Une étude prospective, monocentrique et en crossover, publiée le 21 août dans Academic Radiology, a testé quatre produits d’IA commerciaux pour la radiographie thoracique face à une lecture sans assistance. Cinq lecteurs ayant un à six ans d’expérience ont évalué 1 200 patients consécutifs et 1 861 radiographies à la recherche d’infiltrats pulmonaires, d’épanchements pleuraux, de masses médiastinales, de pneumothorax et de nodules pulmonaires, dans cinq conditions, avec une période de washout de 14 jours entre les sessions et un ordre des cas randomisé. Le standard de référence était le compte rendu clinique finalisé, complété par un scanner confirmatoire lorsque celui-ci était disponible.
Le critère principal
« L’assistance par IA n’a pas amélioré la précision diagnostique. » Pour les épanchements pleuraux et les nodules pulmonaires, la précision a diminué dans plusieurs associations lecteur-outil, et le mécanisme cité est une augmentation des faux positifs : l’outil signale quelque chose, le lecteur l’approuve, mais l’anomalie n’est pas là.

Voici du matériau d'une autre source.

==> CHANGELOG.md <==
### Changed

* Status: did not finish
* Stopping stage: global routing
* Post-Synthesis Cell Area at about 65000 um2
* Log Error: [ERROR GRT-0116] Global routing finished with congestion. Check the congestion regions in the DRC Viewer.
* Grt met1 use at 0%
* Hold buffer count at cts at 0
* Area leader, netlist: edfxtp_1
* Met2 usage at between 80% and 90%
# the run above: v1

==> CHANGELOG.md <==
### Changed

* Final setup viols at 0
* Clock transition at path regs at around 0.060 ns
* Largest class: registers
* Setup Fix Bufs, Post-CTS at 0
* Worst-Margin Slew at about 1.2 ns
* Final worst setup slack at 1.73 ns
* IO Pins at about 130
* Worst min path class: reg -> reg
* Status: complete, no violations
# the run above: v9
==> trial 7: inputs <==
// milestone1
module milestone1 (
	input logic CLOCK_50_I,                    
	input logic resetn,
	input  logic            M1_en,
	output  logic            M1_end,
	output logic   [17:0]   SRAM_address,
	input  logic   [15:0]   SRAM_read_data,
	output logic   [15:0]   SRAM_write_data,
	output logic            SRAM_we_n
);
typedef enum logic [6:0] {
  S_DELAY1,
	S_IDLE,
	IN_S_0,
	IN_S_1,
	IN_S_2,
	IN_S_3,
	IN_S_4,
	IN_S_5,
	IN_S_6,
	IN_S_7,
	IN_S_8,
	IN_S_9,
	IN_S_10,
	IN_S_11,
	IN_S_12,
	IN_S_13,
	IN_S_14,
	IN_S_15,
	IN_S_16,
	IN_S_17,
	IN_S_18,
	IN_S_19,
	IN_S_20,
	IN_S_21,
	CC_S0_0,
	CC_S0_1,
	CC_S0_2,
	CC_S0_3,
	CC_S0_4,
	CC_S0_5,
	CC_S1_0,
	CC_S1_1,
	CC_S1_2,
	CC_S1_3,
	CC_S1_4,
	CC_S1_5,
	EN_S_0,
	EN_S_1,
	EN_S_2,
	EN_S_3,
	EN_S_4,
	EN_S_5,
	EN_S_6,
	EN_S_7,
	EN_S_8,
	EN_S_9,
	EN_S_10,
	EN_S_11,
	EN_S_12,
	EN_S_13,
	EN_S_14,
	EN_S_15,
	EN_S_16,
	EN_S_17,
	EN_S_18,
	EN_S_19,
	EN_S_20,
	EN_S_21,
	EN_S_22,
	EN_S_23,
	EN_S_24,
	EN_S_25,
	EN_S_26,
	EN_S_27
} M1_state;
M1_state state;
parameter Yaddress = 18'd0,
Uaddress = 18'd38400,
Vaddress = 18'd57600,
RGBaddress = 18'd146944;
logic [17:0] data_counter;
logic [17:0] Y_counter;
  ...
==> flow/config.mk <==
export PLATFORM = sky130hd
export DESIGN_NAME = milestone1
export DESIGN_NICKNAME = milestone1
export VERILOG_FILES = /design/flow/design.v
export SDC_FILE = /design/flow/constraint.sdc
export NUM_CORES = 4
export LEC_CHECK = 0
export ABC_AREA = 1
export CAP_MARGIN = 30
export CORE_ASPECT_RATIO = 0.89
export CORE_MARGIN = 3
export CORE_UTILIZATION = 38
export GPL_ROUTABILITY_DRIVEN = 0
export GPL_TIMING_DRIVEN = 0
export HOLD_SLACK_MARGIN = 0.28
export MAX_ROUTING_LAYER = met4
export SLEW_MARGIN = 20
export TNS_END_PERCENT = 5
==> flow/constraint.sdc <==
create_clock -name core_clock -period 13.0 [get_ports {CLOCK_50_I}]
set_input_delay 2.6000 -clock core_clock [delete_from_list [all_inputs] [get_ports {CLOCK_50_I}]]
set_output_delay 2.6000 -clock core_clock [all_outputs]
set_load 0.01 [all_outputs]
run.sh (not shown) runs the stock make flow with config.mk's settings and CLKGATE_MAP_FILE=.
==> trial 91 (differences from trial 7) <==
==> flow/config.mk (replaced) <==
export PLATFORM = sky130hd
export DESIGN_NAME = milestone1
export DESIGN_NICKNAME = milestone1
export VERILOG_FILES = /design/flow/design.v
export SDC_FILE = /design/flow/constraint.sdc
export NUM_CORES = 4
export LEC_CHECK = 0
export CAP_MARGIN = 15
export CORE_MARGIN = 2
export CORE_UTILIZATION = 71
export SLEW_MARGIN = 20
==> flow/constraint.sdc (replaced) <==
create_clock -name core_clock -period 8.34 [get_ports {CLOCK_50_I}]
set_input_delay 1.6680 -clock core_clock [delete_from_list [all_inputs] [get_ports {CLOCK_50_I}]]
set_output_delay 1.6680 -clock core_clock [all_outputs]
set_load 0.01 [all_outputs]
==> trial 2 (differences from trial 7) <==
==> flow/config.mk (replaced) <==
export PLATFORM = sky130hd
export DESIGN_NAME = milestone1
export DESIGN_NICKNAME = milestone1
export VERILOG_FILES = /design/flow/design.v
export SDC_FILE = /design/flow/constraint.sdc
export NUM_CORES = 4
export LEC_CHECK = 0
export CAP_MARGIN = 15
export CORE_MARGIN = 2
export CORE_UTILIZATION = 65
export SLEW_MARGIN = 20
export TNS_END_PERCENT = 10
==> flow/constraint.sdc (replaced) <==
create_clock -name core_clock -period 8.48 [get_ports {CLOCK_50_I}]
set_input_delay 1.6960 -clock core_clock [delete_from_list [all_inputs] [get_ports {CLOCK_50_I}]]
set_output_delay 1.6960 -clock core_clock [all_outputs]
set_load 0.01 [all_outputs]
==> results <==
Trial 91 failed in global routing. Trial 2 finished but fails on negative setup slack. Trial 7 produced a clean layout. Of trial 7 and trial 2, trial 2 has the higher routed wire length (gap about 1.2%, measured against trial 2). Of trial 7 and trial 2, trial 2 has the higher non-clock buffer count (gap 1356). Die size: trial 91 is lower than trial 2 (8.3%).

Ce que le cadrage habituel passe à côté
C’est l’inverse exact de la manière dont les résultats de l’IA en radiologie sont généralement présentés. Ici, tous les chiffres commercialisables sont des critères secondaires, et tous se sont améliorés : trois des cinq internes ont lu plus vite, avec des réductions médianes de 6 à 17 secondes par cas (p≤0,031) ; quatre des cinq ont déclaré une confiance plus élevée ; les consultations avec un senior ont diminué dans certaines associations et le recours au scanner a reculé dans un cas. Pendant ce temps, le critère principal, la performance diagnostique, n’a pas bougé — et a reculé pour deux signes. Une confiance plus élevée associée à une précision plus faible est la signature classique du biais d’automatisation, que les auteurs nomment explicitement. Un article titré « L’IA réduit le temps de lecture et renforce la confiance des radiologues » serait exact sur chaque point et faux dans sa conclusion d’ensemble.
Pourquoi l’expression « commercialement disponibles » est essentielle
Il ne s’agit pas de prototypes de recherche. Ce sont des produits commercialisés, autorisés et déjà déployés dans les flux de travail cliniques, testés tête à tête dans un cadre réel — ce qui constitue une conception probante nettement plus solide que les études rétrospectives à outil unique qui sous-tendent la plupart des décisions d’achat.
Ce que l’étude ne démontre pas
Elle est monocentrique, les lecteurs sont relativement juniors, et le standard de référence repose sur le compte rendu finalisé plutôt que sur les résultats pour les patients. Les auteurs concluent qu’il faut encore des essais cliniques pour déterminer si les patients vont mieux, et que le déploiement nécessite une adaptation locale soigneuse afin d’éviter le biais d’automatisation tout en captant les gains d’efficacité. Ces gains d’efficacité sont bien réels — ils ne sont simplement pas ce que les outils sont censés apporter.